For the City Times
WISCONSIN RAPIDS — Businesses and organizations in the Wisconsin Rapids area have been invited to participate in a training to educate their volunteers, employees, managers and leadership team members on the basics of Alzheimer’s disease and other forms of dementia.
The training is designed to increase awareness of those living with dementia in our communities and is offered on behalf of the Aging & Disability Resource Center of Central Wisconsin in collaboration with the Central Wisconsin Dementia Network. During the training, participants learn about the difference between healthy aging and changes that occur when someone develops Alzheimer’s disease or another form of dementia.
In addition, the 10 early signs of Alzheimer’s disease are reviewed, along with tips to provide good customer service and ways to create positive interactions when assisting someone who may have memory loss or dementia.
Local businesses and organizations that have participated in the training include:
- Alan A. Panek Law Office, S.C.
- Daly Drug & Daly Drug, LTC
- Miracle Ear
- Luke’s Lutheran Church
The dementia friendly training can be customized to meet the needs of the group participating in the training. Thirty or 60 minute sessions are available. Upon completion of the training, the business or organization receives a window cling to hang at their main entrance to identify their participation in the training, as well as a certificate of completion to display. In addition, their name is added to a listing of local “dementia friendly” agencies and they receive ongoing support and educational materials to help keep dementia awareness relevant for employees.
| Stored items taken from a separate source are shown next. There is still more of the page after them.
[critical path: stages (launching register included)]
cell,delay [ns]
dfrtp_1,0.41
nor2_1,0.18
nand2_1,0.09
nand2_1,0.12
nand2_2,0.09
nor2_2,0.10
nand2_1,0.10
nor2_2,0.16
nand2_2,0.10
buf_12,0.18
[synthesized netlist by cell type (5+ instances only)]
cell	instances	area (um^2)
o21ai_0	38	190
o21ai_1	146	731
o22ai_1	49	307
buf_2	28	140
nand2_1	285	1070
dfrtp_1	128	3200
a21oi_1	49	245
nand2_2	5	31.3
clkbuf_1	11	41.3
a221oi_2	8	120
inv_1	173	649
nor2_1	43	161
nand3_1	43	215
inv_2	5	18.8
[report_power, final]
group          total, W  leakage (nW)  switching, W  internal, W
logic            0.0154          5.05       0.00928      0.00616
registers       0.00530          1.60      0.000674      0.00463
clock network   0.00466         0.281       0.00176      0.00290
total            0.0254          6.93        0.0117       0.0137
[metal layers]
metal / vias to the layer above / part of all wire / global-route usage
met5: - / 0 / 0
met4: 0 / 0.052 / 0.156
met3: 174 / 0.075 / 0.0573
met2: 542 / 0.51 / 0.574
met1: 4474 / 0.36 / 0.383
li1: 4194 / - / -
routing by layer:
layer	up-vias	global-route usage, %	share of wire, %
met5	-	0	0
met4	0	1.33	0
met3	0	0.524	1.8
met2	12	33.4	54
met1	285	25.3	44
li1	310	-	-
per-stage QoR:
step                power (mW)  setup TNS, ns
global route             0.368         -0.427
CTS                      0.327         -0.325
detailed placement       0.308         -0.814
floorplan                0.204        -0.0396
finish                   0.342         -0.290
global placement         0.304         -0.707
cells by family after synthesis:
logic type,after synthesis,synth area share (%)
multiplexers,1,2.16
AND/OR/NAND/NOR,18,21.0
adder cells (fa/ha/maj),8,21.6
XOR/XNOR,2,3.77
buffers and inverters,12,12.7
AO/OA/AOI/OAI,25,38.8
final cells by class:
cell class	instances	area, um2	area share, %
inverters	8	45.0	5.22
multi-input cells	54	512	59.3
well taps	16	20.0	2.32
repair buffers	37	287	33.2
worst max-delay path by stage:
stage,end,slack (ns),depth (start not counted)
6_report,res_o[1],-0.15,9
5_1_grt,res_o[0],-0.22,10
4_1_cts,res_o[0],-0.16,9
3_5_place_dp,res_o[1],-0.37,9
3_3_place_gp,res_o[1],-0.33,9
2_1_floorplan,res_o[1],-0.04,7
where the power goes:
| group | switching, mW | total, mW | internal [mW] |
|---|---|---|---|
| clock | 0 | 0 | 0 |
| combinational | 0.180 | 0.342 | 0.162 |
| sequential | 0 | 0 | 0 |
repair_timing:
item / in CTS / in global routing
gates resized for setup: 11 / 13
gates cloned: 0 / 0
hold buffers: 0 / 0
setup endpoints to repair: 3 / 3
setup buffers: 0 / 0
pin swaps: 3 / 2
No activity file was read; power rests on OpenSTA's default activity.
## config.mk

```make
export PLATFORM = sky130hd
export DESIGN_NAME = irq_status_ctrl
export DESIGN_NICKNAME = d
export VERILOG_FILES = /design/src/rtl/irqsm_pkg.sv /design/src/rtl/irqsm_rst_sync.sv /design/src/rtl/irqsm_decode.sv /design/src/rtl/irqsm_bits.sv /design/src/rtl/irq_status_ctrl.sv
export SDC_FILE = /design/constraint.sdc
export NUM_CORES = 1
export LEC_CHECK = 0
export BUFFER_PORTS_ARGS = -buffer_cell sky130_fd_sc_hd__buf_4
export CAP_MARGIN = 40
export CORE_UTILIZATION = 31
export CTS_BUF_LIST = sky130_fd_sc_hd__clkbuf_16
export DETAILED_ROUTE_END_ITERATION = 8
export PLACE_DENSITY = 0.95
export SLEW_MARGIN = 20
export SYNTH_ARGS = -nofsm -noshare
export SYNTH_HDL_FRONTEND = slang
export SYNTH_SLANG_ARGS = --single-unit
```

## constraint.sdc

```tcl
create_clock -name clk -period 1.2 [get_ports clk]
set_clock_uncertainty 0.05 [all_clocks]
set_input_delay 0.06 -clock clk [delete_from_list [all_inputs] [get_ports clk]]
set_output_delay 0.06 -clock clk [all_outputs]
set_load 0.005 [all_outputs]
```

## src/rtl/irqsm_pkg.sv

```systemverilog
package irqsm_pkg;
  localparam int unsigned BUS_W = 32;
  localparam int unsigned BE_W  = BUS_W / 8;

  // word offsets of the four registers
  localparam int unsigned OFS_STATUS  = 'h0;
  localparam int unsigned OFS_MASK    = 'h4;
  localparam int unsigned OFS_UNMASK  = 'h8;
  localparam int unsigned OFS_MASKSET = 'hC;

  typedef enum logic [2:0] {
    SEL_NONE,
    SEL_STATUS,
    SEL_MASK,
    SEL_UNMASK,
    SEL_MASKSET
  } reg_sel_e;
endpackage

```

## src/rtl/irqsm_rst_sync.sv

```systemverilog
module irqsm_rst_sync #(
  parameter int unsigned STAGES = 2
) (
  input  logic clk,
  input  logic rst_n,
  output logic rst_sync_n
);
  logic [STAGES-1:0] sync_q;

  always_ff @(posedge clk or negedge rst_n) begin
    if (!rst_n) sync_q <= '0;
    else        sync_q <= {sync_q[STAGES-2:0], 1'b1};
  end

  assign rst_sync_n = sync_q[STAGES-1];
endmodule

```

## src/rtl/irqsm_decode.sv

```systemverilog
module irqsm_decode
  import irqsm_pkg::*;
#(
  parameter int unsigned ADDR_W  = 8,
  parameter int unsigned NUM_SRC = 1
) (
  input  logic               req_valid,
  input  logic               req_write,
  input  logic [ADDR_W-1:0]  req_addr,
  input  logic [BE_W-1:0]    req_be,
  input  logic [BUS_W-1:0]   req_wdata,
  output logic               acc_err,
  output reg_sel_e           sel,
  output logic [NUM_SRC-1:0] clr_vec,
  output logic [NUM_SRC-1:0] unmask_vec,
  output logic [NUM_SRC-1:0] maskset_vec
);
  reg_sel_e sel_raw;
  logic     full_word;
  logic     aligned;
  logic     acc_ok;
  logic     wr_ok;
  logic     unused_wdata;

  assign unused_wdata = ^req_wdata;

  always_comb begin
    if      (req_addr == ADDR_W'(OFS_STATUS))  sel_raw = SEL_STATUS;
    else if (req_addr == ADDR_W'(OFS_MASK))    sel_raw = SEL_MASK;
    else if (req_addr == ADDR_W'(OFS_UNMASK))  sel_raw = SEL_UNMASK;
    else if (req_addr == ADDR_W'(OFS_MASKSET)) sel_raw = SEL_MASKSET;
    else                                       sel_raw = SEL_NONE;
  end

  always_comb begin
    full_word = (req_be == {BE_W{1'b1}});
    aligned   = (req_addr[1:0] == 2'b00);
    acc_ok    = req_valid && full_word && aligned && (sel_raw != SEL_NONE);
    acc_err   = req_valid && !acc_ok;
    sel       = acc_ok ? sel_raw : SEL_NONE;
    wr_ok     = acc_ok && req_write;
  end

  always_comb begin
    clr_vec     = (wr_ok && sel == SEL_STATUS)  ? req_wdata[NUM_SRC-1:0] : '0;
    unmask_vec  = (wr_ok && sel == SEL_UNMASK)  ? req_wdata[NUM_SRC-1:0] : '0;
    maskset_vec = (wr_ok && sel == SEL_MASKSET) ? req_wdata[NUM_SRC-1:0] : '0;
  end
endmodule

```

## src/rtl/irqsm_bits.sv

```systemverilog
module irqsm_bits #(
  parameter int unsigned NUM_SRC = 1
) (
  input  logic               clk,
  input  logic               rst_n,
  input  logic [NUM_SRC-1:0] evt,
  input  logic [NUM_SRC-1:0] clr_vec,
  input  logic [NUM_SRC-1:0] unmask_vec,
  input  logic [NUM_SRC-1:0] maskset_vec,
  output logic [NUM_SRC-1:0] status_q,
  output logic [NUM_SRC-1:0] mask_q
);
  for (genvar i = 0; i < NUM_SRC; i++) begin : g_src
    logic st_d, st_en, mk_d, mk_en;

    // an event in the same cycle overrides a clear
    always_comb begin
      st_en = evt[i] || clr_vec[i];
      st_d  = evt[i];
      mk_en = unmask_vec[i] || maskset_vec[i];
      mk_d  = maskset_vec[i];
    end

    always_ff @(posedge clk or negedge rst_n) begin
      if (!rst_n) begin
        status_q[i] <= 1'b0;
        mask_q[i]   <= 1'b1;
      end else begin
        if (st_en) status_q[i] <= st_d;
        if (mk_en) mask_q[i]   <= mk_d;
      end
    end
  end
endmodule

```

## src/rtl/irq_status_ctrl.sv

```systemverilog
module irq_status_ctrl
  import irqsm_pkg::*;
#(
  parameter int unsigned ADDR_W  = 8,
  parameter int unsigned NUM_SRC = 1   // 1..32
) (
  input  logic               clk,
  input  logic               rst_n,
  input  logic               req_valid,
  input  logic               req_write,
  input  logic [ADDR_W-1:0]  req_addr,
  input  logic [BE_W-1:0]    req_be,
  input  logic [BUS_W-1:0]   req_wdata,
  output logic               rsp_valid,
  output logic               rsp_err,
  output logic [BUS_W-1:0]   rsp_rdata,
  input  logic [NUM_SRC-1:0] err_evt,
  output logic               irq
);
  logic               rst_sync_n;
  logic               acc_err;
  reg_sel_e           sel;
  logic [NUM_SRC-1:0] clr_vec, unmask_vec, maskset_vec;
  logic [NUM_SRC-1:0] status_q, mask_q;
  logic [BUS_W-1:0]   rd_d;
  logic               pend_d;
  logic               rsp_valid_q, rsp_err_q, irq_q;
  logic [BUS_W-1:0]   rsp_rdata_q;

  irqsm_rst_sync #(.STAGES(2)) u_rst (
    .clk        (clk),
    .rst_n      (rst_n),
    .rst_sync_n (rst_sync_n)
  );

  irqsm_decode #(.ADDR_W(ADDR_W), .NUM_SRC(NUM_SRC)) u_dec (
    .req_valid   (req_valid),
    .req_write   (req_write),
    .req_addr    (req_addr),
    .req_be      (req_be),
    .req_wdata   (req_wdata),
    .acc_err     (acc_err),
    .sel         (sel),
    .clr_vec     (clr_vec),
    .unmask_vec  (unmask_vec),
    .maskset_vec (maskset_vec)
  );

  irqsm_bits #(.NUM_SRC(NUM_SRC)) u_bits (
    .clk         (clk),
    .rst_n       (rst_sync_n),
    .evt         (err_evt),
    .clr_vec     (clr_vec),
    .unmask_vec  (unmask_vec),
    .maskset_vec (maskset_vec),
    .status_q    (status_q),
    .mask_q      (mask_q)
  );

  // read data; command words and writes return zero
  always_comb begin
    rd_d = '0;
    if (!req_write) begin
      case (sel)
        SEL_STATUS: rd_d = BUS_W'(status_q);
        SEL_MASK:   rd_d = BUS_W'(mask_q);
        default:    rd_d = '0;
      endcase
    end
    pend_d = |(status_q & ~mask_q);
  end

  always_ff @(posedge clk or negedge rst_sync_n) begin
    if (!rst_sync_n) begin
      rsp_valid_q <= 1'b0;
      rsp_err_q   <= 1'b0;
      rsp_rdata_q <= '0;
      irq_q       <= 1'b0;
    end else begin
      rsp_valid_q <= req_valid;
      irq_q       <= pend_d;
      if (req_valid) begin
        rsp_err_q   <= acc_err;
        rsp_rdata_q <= rd_d;
      end
    end
  end

  assign rsp_valid = rsp_valid_q;
  assign rsp_err   = rsp_err_q;
  assign rsp_rdata = rsp_rdata_q;
  assign irq       = irq_q;
endmodule

```

==> impl_metrics.yaml <==
clock_network:
  numCtsBuffers: 3
  h-tree-depth: 1
  post_cts_resize_count: 0
  clockBufferDepth: 2
  cts.sinks: 8
  cts-root-buf: "clkbuf_16"
  path_clk_slew_ns: 0.04
  worstSkewPairLatency_ns: 0.22
  cts_tree: "done"
worst_setup_path:
  end_kind: "flip-flop"
  cp_num_buf_inv: 0
  cp_data_required_time_ns: 1.27
  worstPathMaxFanout: 3
  critPathTopFamily: "flip-flops"
  ff2ff_path_depth: 2
  slowest_stage: "dfstp_2"
  crit_type: "reg -> reg"
  r2r_setup_slack_ns: 0.21
  worst-path-stages: 2
  critPathLaunch: "u_bits.mask_q"
  reg2reg_from: "u_bits.mask_q"
  crit_path_max_incr_delay_ns: 0.53
  endpoint: "rsp_rdata[0]"
  path_cells: "mux2i_1 -> o41ai_2"
  r2r-end: "rsp_rdata[0]"
  cp.arrival_ns: 1.06
  worstSetupStartpointType: "flip-flop"
route:
  num_vias: 383
  drcViolationCount: 0
  detail_route.vias_per_cell: 3.58
  dr.pass1.iters: 2
  ant_nets: 0
  wl_um: 924
  first_iter_violations: 3
  avgRoutedWirePerCell_um: 8.64
timing:
  final-hold-violation-count: 1
  period_minus_slack_ns: 0.986
  timing.fmax_mhz: 1010
  fin_hold_ws_ns: -0.00390
  rsz0062_at_grt: "false"
  setup_tns_ns: 0
  fin_crit_sh: 0.822
  maxSlewViolCount: 0
  setup_violations: 0
power:
  peakVddDrop_mv: 0.893
  p_leak_nw: 0.392
  fin_total_pwr_mw: 0.926
  powerDensity_mw_per_mm2: 1230
global_route:
  grt_overflow_total: 0
  grt_max_degree: 7
  grt_use_total: 0.0893
  grt_first_pass_wirelength_mm: 1.20
  grt_pass1_vias: 298
  antenna_found_initial: 0
die:
  die_x_um: 45.5
  ios: 84
  fp.dieArea_mm2: 0.00207
  start_util: 0.335
  die_h_um: 45.5
  core_mm2: 0.00175
  std_cell_rows: 15
synthesis:
  synth-seq-cells: 8
  yosys_warnings: 0
  synthDistinctLibCells: 19
  syn_inst: 56
  avgSynthCellArea_um2: 10.5
  synth-seq-area-share: 0.344
  syn_area_um2: 586
layout:
  nNetsFinal: 132
  syn_to_final_growth_pct: 28.6
  num_antenna_cells: 0
  layout-drive-gt1-share: 0.366
  fill_cells: 168
  stdcell_count: 107
placement:
  dp_hpwl_um: 809
  io_buffers: 21
  post-place-cells: 101
  gp_congestion: 0.747
run_status:
  violations: "negative hold slack"
  outcome: "finished with violations"
job:
  maxCapViolCount: 0
worst_hold_path:
  hp-class: "in -> reg"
“This training is part of our efforts to create dementia friendly communities in central Wisconsin,” said Erin Johnson, Caregiver Support Coordinator at the Aging & Disability Resource Center of Central Wisconsin. “As our population ages, we’ll see an increase in the number of people with Alzheimer’s disease or other forms of dementia living in our communities – running errands, attending church, grocery shopping, going for walks, and meeting with friends. It’s important that community members are aware that people with memory loss are navigating our communities and how to provide help, if needed.”